Since I have yet to encounter the Joker, Lex Luther, Doctor Octopus, Rita Repulsa, or any of their ilk, I can honestly respond that my experience with Bad Guys is, thankfully, quite limited. As a boy, I liked the Justice League just as much as Jonah now does, and I still enjoy the guilty pleasures of a clear cut, black and white, good vs. evil story like Star Wars or Lord of the Rings. But as Jonah gets older, I want to offer him a more nuanced approach to morality. These days, I tell him that while I have met a very few truly Bad Guys (and Gals) in my fifty years, I believe that far more often, the problem is that basically decent people sometimes do bad things. As adults, our lives are not populated by either Super Heroes or Arch Villains; they are, instead, filled with ordinary men and women who are a mix of good and bad—just like ourselves.

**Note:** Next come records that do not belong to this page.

===== src/periph_pkg.sv =====
// peripheral cluster package: bus widths, register offsets, bus and ramp command types
`default_nettype none

package periph_pkg;

    parameter int addr_width = 16; // bus address
    parameter int data_width = 8;  // bus data and every register

    // register offsets inside one pwm peripheral
    parameter logic [addr_width-1:0] off_period = 16'd0;
    parameter logic [addr_width-1:0] off_duty   = 16'd1;

    // one bus cycle, 26 bits
    typedef struct packed {
        logic                  enable;   // active this clock
        logic                  write_en;
        logic [addr_width-1:0] addr;
        logic [data_width-1:0] wdata;
    } bus_req_t;

    // ramp request from the outside, 48 bits
    typedef struct packed {
        logic [addr_width-1:0] addr;        // target duty register
        logic [data_width-1:0] start_duty;
        logic [data_width-1:0] end_duty;
        logic [15:0]           step_cycles; // clocks between writes
    } ramp_cmd_t;

endpackage

`default_nettype wire


===== src/bus_arbiter.sv =====
// fixed-priority arbiter putting the host port or the ramp engine onto the shared bus
`timescale 1ns/10ps
`default_nettype none

module bus_arbiter (
    input  wire                   clk,
    input  wire                   reset,
    input  periph_pkg::bus_req_t  host_req,
    input  periph_pkg::bus_req_t  ramp_req,
    output logic                  ramp_grant,
    output periph_pkg::bus_req_t  bus
);

    // host always wins, ramp only gets idle host cycles
    always_comb
    begin
        if (host_req.enable)
        begin
            bus        = host_req;
            ramp_grant = 1'b0;
        end
        else
        begin
            bus        = ramp_req;
            ramp_grant = ramp_req.enable;
        end
    end

    // a stalled ramp write must be presented again unchanged
    a_ramp_hold : assert property (
        @(posedge clk) disable iff (!reset)
        (ramp_req.enable && !ramp_grant) |=> (ramp_req == $past(ramp_req))
    );

endmodule

`default_nettype wire


===== src/pwm_core.sv =====
// pwm core with period counter, duty compare and restart when the settings change
`timescale 1ns/10ps
`default_nettype none

module pwm_core #(
    parameter int width = periph_pkg::data_width
) (
    input  wire              clk,
    input  wire              reset,
    input  wire [width-1:0]  period,
    input  wire [width-1:0]  duty,
    output logic             out
);

    logic [width-1:0]   count;
    logic [2*width-1:0] prev_settings; // period and duty seen last clock
    logic               change;

    assign change = {period, duty} != prev_settings;

    always_ff @(posedge clk)
    begin
        if (!reset)
        begin
            prev_settings <= '0;
        end
        else
        begin
            prev_settings <= {period, duty};
        end
    end

    // counts 0..period, so one period is period+1 clocks
    always_ff @(posedge clk)
    begin
        if (!reset)
        begin
            count <= '0;
        end
        else if (change || count >= period)
        begin
            count <= '0; // restart from the top, output high again
        end
        else
        begin
            count <= count + 1'b1;
        end
    end

    // duty 0 is flat low, duty past the period is flat high
    always_comb
    begin
        if (duty == '0)
        begin
            out = 1'b0;
        end
        else if (duty > period)
        begin
            out = 1'b1;
        end
        else
        begin
            out = count < duty;
        end
    end

    // a new setting starts its period high unless duty is zero
    a_restart_high : assert property (
        @(posedge clk) disable iff (!reset)
        change |=> (duty == '0 || out)
    );

endmodule

`default_nettype wire


===== src/pwm_periph.sv =====
// pwm peripheral: period and duty registers on the shared bus driving one pwm core
`timescale 1ns/10ps
`default_nettype none

module pwm_periph #(
    parameter logic [periph_pkg::addr_width-1:0] base_addr = 16'hff1a
) (
    input  wire                                 clk,
    input  wire                                 reset,
    input  periph_pkg::bus_req_t                bus,
    output logic [periph_pkg::data_width-1:0]   rdata,
    output logic                                out
);

    localparam logic [periph_pkg::addr_width-1:0] period_addr = base_addr + periph_pkg::off_period;
    localparam logic [periph_pkg::addr_width-1:0] duty_addr   = base_addr + periph_pkg::off_duty;

    logic [periph_pkg::data_width-1:0] period;
    logic [periph_pkg::data_width-1:0] duty;
    logic                              hit_period;
    logic                              hit_duty;

    // address decode
    assign hit_period = bus.enable && (bus.addr == period_addr);
    assign hit_duty   = bus.enable && (bus.addr == duty_addr);

    always_ff @(posedge clk)
    begin
        if (!reset)
        begin
            period <= '0;
            duty   <= '0;
        end
        else if (bus.write_en)
        begin
            if (hit_period)
            begin
                period <= bus.wdata;
            end
            if (hit_duty)
            begin
                duty <= bus.wdata;
            end
        end
    end

    // readback is zero unless addressed, so the top can OR the slaves
    always_comb
    begin
        if (hit_period)
        begin
            rdata = period;
        end
        else if (hit_duty)
        begin
            rdata = duty;
        end
        else
        begin
            rdata = '0;
        end
    end

    pwm_core #(
        .width (periph_pkg::data_width)
    ) core0 (
        .clk    (clk),
        .reset  (reset),
        .period (period),
        .duty   (duty),
        .out    (out)
    );

endmodule

`default_nettype wire


===== src/pwm_ramp.sv =====
// ramp engine stepping a duty register from a start to an end value with timed writes
`timescale 1ns/10ps
`default_nettype none

module pwm_ramp (
    input  wire                    clk,
    input  wire                    reset,
    input  wire                    start,
    input  periph_pkg::ramp_cmd_t  cmd,
    input  wire                    grant,
    output periph_pkg::bus_req_t   req,
    output logic                   busy
);

    periph_pkg::ramp_cmd_t             cmd_q;   // latched on start
    logic [periph_pkg::data_width-1:0] cur;     // value being written
    logic [15:0]                       timer;
    logic                              pending; // write waiting for grant

    always_comb
    begin
        req.enable   = pending;
        req.write_en = 1'b1;
        req.addr     = cmd_q.addr;
        req.wdata    = cur;
    end

    // latch the command, step cur toward end_duty after each grant
    always_ff @(posedge clk)
    begin
        if (start && !busy)
        begin
            cmd_q <= cmd;
            cur   <= cmd.start_duty;
        end
        else if (pending && grant && cur != cmd_q.end_duty)
        begin
            if (cmd_q.end_duty > cur)
            begin
                cur <= cur + 1'b1; // ramp up
            end
            else
            begin
                cur <= cur - 1'b1; // ramp down
            end
        end
    end

    always_ff @(posedge clk)
    begin
        if (!reset)
        begin
            busy    <= 1'b0;
            pending <= 1'b0;
            timer   <= '0;
        end
        else if (!busy)
        begin
            if (start)
            begin
                busy    <= 1'b1;
                pending <= 1'b1; // start value goes out first
            end
        end
        else if (pending)
        begin
            if (grant)
            begin
                pending <= 1'b0;
                timer   <= cmd_q.step_cycles; // wait counts from the grant
                if (cur == cmd_q.end_duty)
                begin
                    busy <= 1'b0;
                end
            end
        end
        else if (timer <= 16'd1)
        begin
            pending <= 1'b1;
        end
        else
        begin
            timer <= timer - 1'b1;
        end
    end

    a_req_busy : assert property (
        @(posedge clk) disable iff (!reset)
        req.enable |-> busy
    );

endmodule

`default_nettype wire


===== src/pwm_subsys.sv =====
// pwm subsystem top joining host port, ramp engine, arbiter and two pwm peripherals
`timescale 1ns/10ps
`default_nettype none

module pwm_subsys #(
    parameter logic [periph_pkg::addr_width-1:0] base_addr0 = 16'hff1a,
    parameter logic [periph_pkg::addr_width-1:0] base_addr1 = 16'hff1c
) (
    input  wire                                 clk,
    input  wire                                 reset,
    input  periph_pkg::bus_req_t                host_req,
    output logic [periph_pkg::data_width-1:0]   rdata,
    input  wire                                 ramp_start,
    input  periph_pkg::ramp_cmd_t               ramp_cmd,
    output logic                                ramp_busy,
    output logic [1:0]                          pwm_out
);

    periph_pkg::bus_req_t              ramp_req;
    periph_pkg::bus_req_t              bus;
    logic                              ramp_grant;
    logic [periph_pkg::data_width-1:0] rdata0;
    logic [periph_pkg::data_width-1:0] rdata1;

    assign rdata = rdata0 | rdata1; // unaddressed slaves return zero

    bus_arbiter arb0 (
        .clk        (clk),
        .reset      (reset),
        .host_req   (host_req),
        .ramp_req   (ramp_req),
        .ramp_grant (ramp_grant),
        .bus        (bus)
    );

    pwm_ramp ramp0 (
        .clk   (clk),
        .reset (reset),
        .start (ramp_start),
        .cmd   (ramp_cmd),
        .grant (ramp_grant),
        .req   (ramp_req),
        .busy  (ramp_busy)
    );

    pwm_periph #(.base_addr(base_addr0)) pwm0 (
        .clk   (clk),
        .reset (reset),
        .bus   (bus),
        .rdata (rdata0),
        .out   (pwm_out[0])
    );

    pwm_periph #(.base_addr(base_addr1)) pwm1 (
        .clk   (clk),
        .reset (reset),
        .bus   (bus),
        .rdata (rdata1),
        .out   (pwm_out[1])
    );

endmodule

`default_nettype wire


===== config.mk =====
export PLATFORM = sky130hd
export DESIGN_NAME = pwm_subsys
export DESIGN_NICKNAME = d
export VERILOG_FILES = /design/src/periph_pkg.sv /design/src/bus_arbiter.sv /design/src/pwm_core.sv /design/src/pwm_periph.sv /design/src/pwm_ramp.sv /design/src/pwm_subsys.sv
export SDC_FILE = /design/constraint.sdc
export NUM_CORES = 1
export LEC_CHECK = 0
export ABC_AREA = 1
export BUFFER_PORTS_ARGS = -buffer_cell sky130_fd_sc_hd__buf_2
export CORE_MARGIN = 4
export CORE_UTILIZATION = 40
export CTS_CLUSTER_SIZE = 40
export DETAILED_ROUTE_END_ITERATION = 6
export GPL_ROUTABILITY_DRIVEN = 0
export GPL_TIMING_DRIVEN = 0
export PLACE_DENSITY = 0.54
export RECOVER_POWER = 100
export SLEW_MARGIN = 15
export SYNTH_ARGS = -nofsm -noshare
export SYNTH_HDL_FRONTEND = slang
export SYNTH_SLANG_ARGS = --single-unit

===== constraint.sdc =====
create_clock -name clk -period 3.9 [get_ports clk]
set_input_delay 0 -clock clk [delete_from_list [all_inputs] [get_ports clk]]
set_output_delay 0 -clock clk [all_outputs]
set_load 0.1 [all_outputs]

==> results of run 1 <==
[routing by layer]
metal / share of wire / vias up
li1: - / 3761
met1: 0.49 / 3104
met2: 0.46 / 138
met3: 0.042 / 25
met4: 0.013 / 0
met5: 0 / -
[logic make-up after synthesis]
family          Yosys count
compound gates          149
fa+ha+maj                66
xor+xnor                 27
flops                   146
simple gates            509
buf+inv                 184
[cells in the final DEF, fill, tap and decap left out, types with 16 or more instances in the layout]
master,Yosys,final
nand2_1,237,238
nor2_1,191,191
inv_1,156,156
dfxtp_1,98,98
o21ai_0,70,82
buf_2,4,75
ha_1,65,65
dlygate4sd3_1,0,49
edfxtp_1,48,48
nand3_1,40,44
a21oi_1,39,39
clkbuf_1,12,31
clkbuf_16,0,17
xor2_1,16,16
[sequential cells by signal, indices dropped and copies added, names as in the netlist]
name,cells
ramp0.cmd_q,24
pwm1.period,8
pwm1.core0.prev_settings,16
pwm0.duty,8
pwm0.core0.prev_settings,16
pwm1.core0.count,8
ramp0.timer,16
ramp0.pending,1
ramp0.busy,1
pwm0.core0.count,8
pwm1.duty,8
ramp0.req,16
pwm0.period,8
ramp0.cur,8
[final timing paths]
| check | from | to | slack [ns] | cells past startpoint |
|---|---|---|---|---|
| worst min-delay path | host_req[0] | pwm0.duty[0] | 0.07 | 5 |
| worst max-delay path | ramp0.pending | rdata[2] | 0.66 | 8 |
| worst min register to register | pwm1.period[5] | pwm1.core0.prev_settings[13] | 0.42 | 2 |
| worst max register to register | ramp0.cur[7] | ramp0.cur[7] | 0.97 | 15 |
[cells in the mapped netlist, drive strengths merged, types with 2 or more instances]
master	number
clkbuf	12
edfxtp	48
buf	12
dfxtp	98
nand2	238
nor2	194
a21boi	2
a21o	3
nand4	14
o22ai	3
a21oi	39
inv	159
nor3	8
o211ai	3
xnor2	11
or2	6
o21ai	93
xor2	16
a211oi	2
nand3b	4
ha	65
nand3	44
[final cells by class]
type,count,area [um2]
Sequential cell,146,3400
Inverter,160,606
Clock inverter,15,121
Timing Repair Buffer,136,910
Tap cell,265,332
Clock buffer,17,425
Multi-Input combinational cell,751,3910
Fill cell,2034,9830
Buffer,24,114
[report_power, final]
group          internal [mW]  switching [mW]  total [mW]
Clock                  0.827           0.710        1.54
Sequential              1.69          0.0667        1.76
Combinational          0.408           0.627        1.04
[stage by stage]
stage               hold slack [ns]   util  power [mW]
CTS                          0.0640  0.504        4.37
floorplan                    0.0989      -        2.53
detailed placement            0.178  0.451        2.80
global route                  0.104  0.500        4.62
finish                       0.0743  0.500        4.33
global placement              0.176  0.450        2.78
[worst max-delay path, stage by stage, from the launching register on]
cell	delay, ns
dfxtp_1	0.30
buf_2	0.22
nand2_1	0.09
o21ai_0	0.44
nand4_1	0.50
nor2_1	0.21
nor2_1	0.08
nand2_1	0.10
clkbuf_1	0.87
==> metrics.cfg, run 1 <==
[status]
status=finished clean

[yosys]
synthTopCellsByArea=dfxtp_1 (24%), edfxtp_1 (18%), nand2_1 (11%)
synthMuxAreaShare=0
yosys_register_bits=146
synth_ff_type=dfxtp_1
synth_edf_count=48
yosys.area_share.adder=0.103
synth_seq_area_share=0.421
postSynthCellCount=1081
synth_cell_types=40
synth_xor_area_frac=0.0293
synthesis.nets=1224
synth_area_um2=8080
synth_top_area_cell=dfxtp_1
syn-mean-instance-area_um2=7.48
async_flop_share=0
synth_compound_area_frac=0.0977
synth-simple-area-share=0.257
yosysTopAreaCellShare=0.243
yosysWarnings=0
synth_top_family_by_area=simple AND/OR/NAND/NOR gates

[route]
dr.first_iter.drc_count=363
viasPerCell=4.64
first_pass_iters=5
routed_wl_mm=20.6
drc_errors=0
via_count=7028
ant_nets=0
avgRoutedWirePerCell_um=13.6

[placement]
dp.cells=1433
hpwl_mm=15.4
place_area_um2=8870
place_ws_ns=0.915
port_buffers=86

[global_route]
busiest_layer=met2
track_usage=0.190
use_met3=0.0409
grt_pass1_wl_mm=33.7
met2_usage=0.302
grt_max_degree=26
antenna_found_initial=0
grt_pass1_vias=6731
use_met1=0.263
grt-ovfl-total=0

[cts]
ctsHoldBuffers=49
clk_pin_slew_ns=0.06
clock_latency_ns=0.43
clockBufferDepth=2
cts.sinks=146
cts_tree=built
cts-htree-levels=4
cts_buffers=17
cts_root_buf=clkbuf_16
cts-resized-gates=0
postCtsSetupBuffers=0

[pwr]
power_density_nw_per_um2=441
p_leak_nw=4.66
peakVddDrop_uv=414

[sta]
fmax_mhz=308
fin_ws_ns=0.658
period_minus_slack_ns=3.24
worst_pin_slew_ns=1.35
max_slew_margin=0.101
final.setup.tns_ns=0
finClkSkew_ns=0.0138
grt_setup_unrepaired=false
slew_violations=0
setup_viol=0
finalCritPeriodShare=0.831
hold_viol_final=0

[worst_setup_path]
start_kind=register
path_class=register to output pin
worstPathRequired_ns=3.90
crit_fanout=10
cp-end-kind=output pin
critical_path_arrival_ns=3.24

[layout]
design_area_um2=9820
fin_cells=1514
drive_gt1_frac=0.0985
diodes=0
final_nets=1379
synthToLayoutAreaGrowth_pct=21.5

[floorplanning]
initial_core_util=0.411
core_um2=19700
rows=51
ios=88
die_w_um=150
die_y_um=150
die_area_um2=22500

[worst_hold_path]
hold_path.class=input port to register

[flow_run]
max-cap-violations=0

(Power assumes the default switching activity.)
==> run 2: changes to the inputs <==
--- a/config.mk
+++ b/config.mk
@@ -13,7 +13,7 @@
 export DETAILED_ROUTE_END_ITERATION = 6
 export GPL_ROUTABILITY_DRIVEN = 0
 export GPL_TIMING_DRIVEN = 0
-export PLACE_DENSITY = 0.54
+export PLACE_DENSITY = 0.56
 export RECOVER_POWER = 100
 export SLEW_MARGIN = 15
 export SYNTH_ARGS = -nofsm -noshare
==> constraint.sdc (replaced) <==
create_clock -name clk -period 2.7 [get_ports clk]
set_input_delay 0 -clock clk [delete_from_list [all_inputs] [get_ports clk]]
set_output_delay 0 -clock clk [all_outputs]
set_load 0.1 [all_outputs]
==> metrics.cfg, run 2 (same netlist as run 1, synthesis figures left out) <==
[sta]
grt_setup_unrepaired=true
hold_viol_final=0
finClkSkew_ns=0.0172
period_minus_slack_ns=2.61
finalCritPeriodShare=0.966
fmax_mhz=383
fin_ws_ns=0.0907
final.setup.tns_ns=0
slew_violations=0
hold_slack_ns=0.0817
max_slew_margin=0.320
worst_pin_slew_ns=1.02
setup_viol=0

[cts]
cts_root_buf=clkbuf_16
clk_pin_slew_ns=0.07
cts-htree-levels=4
cts_buffers=17
clockBufferDepth=2
cts.sinks=146
clock_latency_ns=0.43
cts_tree=built

[layout]
layout_common_cells=nand2_1 (235), nor2_1 (191), inv_1 (154)
synthToLayoutAreaGrowth_pct=24.9
top_register=ramp0.cmd_q
largest_reg_flops=24
drive_gt1_frac=0.130
final_core_util=0.514
layout_commonest_cell=nand2_1
final_nets=1392
diodes=0

[global_route]
track_usage=0.193
grt_pass1_wl_mm=34.1
grt_max_degree=50
grt_pass1_vias=6876
grt-ovfl-total=0
antenna_found_initial=1

[pwr]
p_leak_nw=4.81
p_int_mw=4.61
pwr-share-clk=0.352
power_density_nw_per_um2=668
power_mw=6.75
swShare=0.317
peakVddDrop_uv=455
p_seq_frac=0.377
switchingPower_mw=2.14
pwr-share-comb=0.271

[floorplanning]
rows=51
die_area_um2=22500
die_y_um=150
core_um2=19700
ios=88
die_w_um=150
initial_core_util=0.411

[route]
ant_nets=0
via_count=7043
dr.first_iter.drc_count=348
routed_wl_mm=20.8
avgRoutedWirePerCell_um=13.6
first_pass_iters=5
viasPerCell=4.61
drc_errors=0

[status]
status=finished clean

[placement]
hpwl_mm=15.1
port_buffers=86
place_ws_ns=-0.257

[worst_setup_path]
crit_fanout=7
critical_path_arrival_ns=2.80
path_class=register to register
reg2reg_slack_ns=0.09
cp-end-kind=register
worstPathRequired_ns=2.89
rr_worst_depth=15
start_kind=register

[worst_hold_path]
hold_path.class=input port to register
hold_depth=5

[flow_run]
max-cap-violations=0

==> run 2: changes by cell type in the layout (fill, tap and decap cells not counted), moves of 3 or more <==
| cell | change |
|---|---|
| buf_2 | +9 |
| buf_4 | +16 |
| clkbuf_1 | -13 |
| clkinvlp_4 | -4 |
| ha_1 | -7 |
| ha_4 | +6 |
| nand2_1 | -3 |
| o21ai_0 | -9 |
| o21ai_1 | +9 |
==> run 2: stage by stage <==
step | instances | area, um2
after CTS | 1518 | 9970
after detailed placement | 1432 | 8840
final | 1527 | 10100
after global routing | 1527 | 10100
after global placement | 1432 | 8840
after floorplan | 1081 | 8080
==> run 2: worst max-delay path, cell delays in order, from the launching register on <==
cell,delay (ns)
edfxtp_1,0.39
inv_1,0.14
ha_1,0.26
a21o_1,0.18
nor2_1,0.12
nand2_2,0.10
nand2_4,0.15
fa_2,0.23
nand3_1,0.07
nand2_1,0.09
nand2_1,0.07
nand2_1,0.10
a21oi_2,0.07
or2_2,0.28
nand3_1,0.07
nand2_1,0.05
==> run 2: layout make-up <==
cell class / instances / area (um2)
Inverter: 160 / 606
Tap cell: 265 / 332
Timing Repair Buffer: 149 / 1030
Multi-Input combinational cell: 751 / 4010
Fill cell: 1972 / 9560
Clock inverter: 14 / 140
Clock buffer: 18 / 450
Sequential cell: 146 / 3400
Buffer: 24 / 124
==> run 2: path summary, 6_finish.rpt <==
check                  from                      endpoint
max            ramp0.cur[7]                  ramp0.cur[6]
min             host_req[0]                  pwm1.duty[0]
max reg2reg    ramp0.cur[7]                  ramp0.cur[6]
min reg2reg  pwm1.period[5]  pwm1.core0.prev_settings[13]
==> run 2: repair_timing <==
action,CTS,global route
hold buffers,49,0
endpoints found under the setup margin,12,13
resized for setup,2,18
pin swaps,5,5
setup buffers,5,9
endpoints found under the hold margin,50,0
==> run 2: power groups by stage <==
stage / Sequential [mW] / Combinational, mW / Clock, mW
after global routing: 2.55 / 2.12 / 2.53
after CTS: 2.54 / 1.51 / 2.42
after detailed placement: 2.58 / 1.44 / 0
after floorplan: 2.56 / 1.10 / 0
after global placement: 2.58 / 1.42 / 0
final: 2.54 / 1.83 / 2.38
==> run 2: layer usage <==
metal	GRT usage	routed length (um)	up-vias
li1	-	-	3794
met1	0.255	9950	3101
met2	0.326	9780	126
met3	0.0373	809	20
met4	0.0462	221	2
met5	0	12	-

This week’s parashah, Toldot, tells the story of Jacob and Esau. As twins, they begin as bitter rivals even before they are born, struggling for pre-eminence in Rebecca’s womb. Over the course of Jewish history, our sages come to equate Esau with pure evil; he becomes the archetypical anti-Semite, a symbol of the oppressive Roman empire and later medieval persecutors of Jews. But this is an anachronism. I find the biblical character of Esau to be rather sympathetic. He may not be the sharpest tool in the shed, but he is not a typical villain, nor is his brother Jacob—our conniving and devious forefather—a typical hero. As Rabbi Harold Kushner notes: “The twins are complementary, each representing one-half of a complete personality, each having qualities the other lacks and lacking qualities the other possesses. . . When the Torah describes them as struggling within Rebecca’s womb and continues to portray them as rivals growing up, it may be telling us that these two sides of many people are struggling within each individual for dominance.”
In other words, life—and morality—is complicated. We all contain both Jacob and Esau, even as each of them contains the other. We are capable of both heroic acts and callous cruelty. Our challenge is to rein in our evil instincts and inclinations, to act on the basis of what Abraham Lincoln aptly called “our better angels.”
Or, as I might say to Jonah: “I’ve met both Bad Guys and potential Super Heroes—in my own mirror.” The challenge is to incline toward the Super Heroes.